§ Task to complete
Filter the listing for lines containing "into".

§ Data to process
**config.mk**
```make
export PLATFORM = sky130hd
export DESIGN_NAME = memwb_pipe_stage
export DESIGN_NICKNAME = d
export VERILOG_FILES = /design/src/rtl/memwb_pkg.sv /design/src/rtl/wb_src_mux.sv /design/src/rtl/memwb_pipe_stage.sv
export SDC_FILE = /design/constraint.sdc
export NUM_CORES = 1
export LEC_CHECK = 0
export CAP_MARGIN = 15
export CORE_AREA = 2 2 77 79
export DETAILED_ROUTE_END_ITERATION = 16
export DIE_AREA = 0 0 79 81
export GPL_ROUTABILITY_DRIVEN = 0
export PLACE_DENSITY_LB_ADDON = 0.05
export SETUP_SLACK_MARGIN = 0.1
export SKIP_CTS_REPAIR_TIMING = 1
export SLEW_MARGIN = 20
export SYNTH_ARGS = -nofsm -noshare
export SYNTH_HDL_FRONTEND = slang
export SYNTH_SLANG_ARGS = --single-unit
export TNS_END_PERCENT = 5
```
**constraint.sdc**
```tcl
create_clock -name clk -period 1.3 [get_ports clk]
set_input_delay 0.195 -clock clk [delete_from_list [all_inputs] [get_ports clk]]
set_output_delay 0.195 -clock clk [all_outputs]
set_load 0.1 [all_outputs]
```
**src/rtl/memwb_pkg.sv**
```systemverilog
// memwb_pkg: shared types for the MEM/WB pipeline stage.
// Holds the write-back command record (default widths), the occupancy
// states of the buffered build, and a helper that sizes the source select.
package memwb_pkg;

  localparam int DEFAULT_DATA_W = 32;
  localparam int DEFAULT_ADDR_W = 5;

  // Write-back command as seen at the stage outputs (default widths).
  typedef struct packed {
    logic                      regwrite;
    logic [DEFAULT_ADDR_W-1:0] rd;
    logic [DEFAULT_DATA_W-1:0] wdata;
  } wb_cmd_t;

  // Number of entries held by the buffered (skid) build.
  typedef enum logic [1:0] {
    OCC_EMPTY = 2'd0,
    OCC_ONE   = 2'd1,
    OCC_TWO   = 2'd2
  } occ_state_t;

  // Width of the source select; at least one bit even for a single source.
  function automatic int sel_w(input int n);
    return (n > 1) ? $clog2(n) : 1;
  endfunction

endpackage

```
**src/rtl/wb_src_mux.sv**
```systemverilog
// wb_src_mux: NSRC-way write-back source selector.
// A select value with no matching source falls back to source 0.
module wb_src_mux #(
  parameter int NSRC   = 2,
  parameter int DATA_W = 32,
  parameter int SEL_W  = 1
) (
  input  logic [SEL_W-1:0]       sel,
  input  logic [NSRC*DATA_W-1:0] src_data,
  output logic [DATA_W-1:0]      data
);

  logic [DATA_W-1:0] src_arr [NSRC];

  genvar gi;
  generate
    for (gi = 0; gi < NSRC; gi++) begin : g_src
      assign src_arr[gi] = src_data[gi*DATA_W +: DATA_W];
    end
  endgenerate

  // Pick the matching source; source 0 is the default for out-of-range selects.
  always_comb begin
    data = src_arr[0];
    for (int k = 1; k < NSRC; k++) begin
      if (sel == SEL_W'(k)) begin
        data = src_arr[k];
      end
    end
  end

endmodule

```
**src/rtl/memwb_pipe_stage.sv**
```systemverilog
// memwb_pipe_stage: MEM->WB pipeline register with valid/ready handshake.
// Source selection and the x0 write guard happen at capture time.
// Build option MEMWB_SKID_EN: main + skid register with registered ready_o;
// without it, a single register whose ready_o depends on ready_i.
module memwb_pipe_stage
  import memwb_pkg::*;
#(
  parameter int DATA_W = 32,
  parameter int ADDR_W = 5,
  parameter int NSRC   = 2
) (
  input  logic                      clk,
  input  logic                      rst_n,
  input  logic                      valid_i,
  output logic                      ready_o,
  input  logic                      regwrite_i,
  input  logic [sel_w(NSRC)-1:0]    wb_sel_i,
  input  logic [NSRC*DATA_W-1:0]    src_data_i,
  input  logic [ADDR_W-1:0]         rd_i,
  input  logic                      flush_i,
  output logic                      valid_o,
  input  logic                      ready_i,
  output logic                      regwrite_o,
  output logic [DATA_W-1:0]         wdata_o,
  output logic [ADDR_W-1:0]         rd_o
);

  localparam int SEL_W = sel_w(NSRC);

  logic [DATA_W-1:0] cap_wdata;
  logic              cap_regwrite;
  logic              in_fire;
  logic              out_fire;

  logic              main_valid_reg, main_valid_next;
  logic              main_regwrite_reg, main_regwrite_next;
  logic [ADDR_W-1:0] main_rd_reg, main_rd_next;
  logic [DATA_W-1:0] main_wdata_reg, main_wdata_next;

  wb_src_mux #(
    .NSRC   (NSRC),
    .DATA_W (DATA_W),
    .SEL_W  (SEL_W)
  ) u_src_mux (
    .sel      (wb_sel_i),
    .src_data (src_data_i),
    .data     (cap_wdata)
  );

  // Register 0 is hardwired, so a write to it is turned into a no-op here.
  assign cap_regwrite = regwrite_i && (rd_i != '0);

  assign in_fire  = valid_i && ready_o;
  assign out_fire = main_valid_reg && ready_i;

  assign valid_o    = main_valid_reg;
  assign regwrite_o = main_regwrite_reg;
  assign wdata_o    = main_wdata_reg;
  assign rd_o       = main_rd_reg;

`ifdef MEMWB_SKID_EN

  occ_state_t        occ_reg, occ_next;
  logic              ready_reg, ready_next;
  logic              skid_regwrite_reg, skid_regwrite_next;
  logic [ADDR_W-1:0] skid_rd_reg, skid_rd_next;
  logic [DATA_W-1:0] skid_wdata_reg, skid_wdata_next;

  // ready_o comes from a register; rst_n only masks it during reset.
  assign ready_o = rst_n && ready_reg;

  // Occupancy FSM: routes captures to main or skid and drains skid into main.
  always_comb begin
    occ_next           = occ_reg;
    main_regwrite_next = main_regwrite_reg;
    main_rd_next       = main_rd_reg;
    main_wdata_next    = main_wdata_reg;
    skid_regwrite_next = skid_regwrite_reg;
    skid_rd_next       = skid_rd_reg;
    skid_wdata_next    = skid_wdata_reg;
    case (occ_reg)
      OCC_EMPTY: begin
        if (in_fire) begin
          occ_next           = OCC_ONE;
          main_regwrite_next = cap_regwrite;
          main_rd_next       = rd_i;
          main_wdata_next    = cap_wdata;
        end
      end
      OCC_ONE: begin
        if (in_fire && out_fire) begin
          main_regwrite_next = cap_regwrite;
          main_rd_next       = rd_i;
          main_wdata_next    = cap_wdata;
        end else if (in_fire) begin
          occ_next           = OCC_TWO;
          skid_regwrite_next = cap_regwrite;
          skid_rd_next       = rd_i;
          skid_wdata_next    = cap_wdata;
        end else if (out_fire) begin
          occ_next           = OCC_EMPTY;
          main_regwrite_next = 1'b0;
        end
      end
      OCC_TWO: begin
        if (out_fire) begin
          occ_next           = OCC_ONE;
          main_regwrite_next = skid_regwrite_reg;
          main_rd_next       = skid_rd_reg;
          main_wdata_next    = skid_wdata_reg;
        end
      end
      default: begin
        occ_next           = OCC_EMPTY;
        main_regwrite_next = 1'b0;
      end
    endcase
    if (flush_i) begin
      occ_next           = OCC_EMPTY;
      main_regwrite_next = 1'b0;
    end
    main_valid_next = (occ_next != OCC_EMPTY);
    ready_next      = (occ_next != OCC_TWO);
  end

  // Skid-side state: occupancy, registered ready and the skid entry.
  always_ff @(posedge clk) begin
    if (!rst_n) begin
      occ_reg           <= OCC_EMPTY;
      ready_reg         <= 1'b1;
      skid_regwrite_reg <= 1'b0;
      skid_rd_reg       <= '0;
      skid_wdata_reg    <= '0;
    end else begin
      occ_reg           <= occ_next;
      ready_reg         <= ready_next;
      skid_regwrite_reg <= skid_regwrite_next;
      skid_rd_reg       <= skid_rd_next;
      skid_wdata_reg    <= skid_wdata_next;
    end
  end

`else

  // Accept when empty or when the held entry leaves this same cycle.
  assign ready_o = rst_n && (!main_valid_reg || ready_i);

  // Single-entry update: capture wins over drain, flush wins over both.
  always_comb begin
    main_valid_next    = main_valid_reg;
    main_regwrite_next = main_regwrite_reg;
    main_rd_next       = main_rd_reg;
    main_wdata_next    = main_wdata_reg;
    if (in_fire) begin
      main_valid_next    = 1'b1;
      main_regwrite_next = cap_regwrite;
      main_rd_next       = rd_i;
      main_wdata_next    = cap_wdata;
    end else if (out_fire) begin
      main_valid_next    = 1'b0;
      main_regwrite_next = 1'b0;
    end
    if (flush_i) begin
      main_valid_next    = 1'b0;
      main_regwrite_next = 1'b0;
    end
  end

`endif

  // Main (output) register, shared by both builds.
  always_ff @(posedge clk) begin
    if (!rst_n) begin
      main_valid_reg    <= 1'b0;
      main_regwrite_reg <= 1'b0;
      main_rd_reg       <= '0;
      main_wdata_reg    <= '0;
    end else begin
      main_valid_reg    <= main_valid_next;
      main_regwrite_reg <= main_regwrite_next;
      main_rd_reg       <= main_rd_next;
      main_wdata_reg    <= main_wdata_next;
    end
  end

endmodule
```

§ Response area
  // Register 0 is hardwired, so a write to it is turned into a no-op here.
  // Occupancy FSM: routes captures to main or skid and drains skid into main.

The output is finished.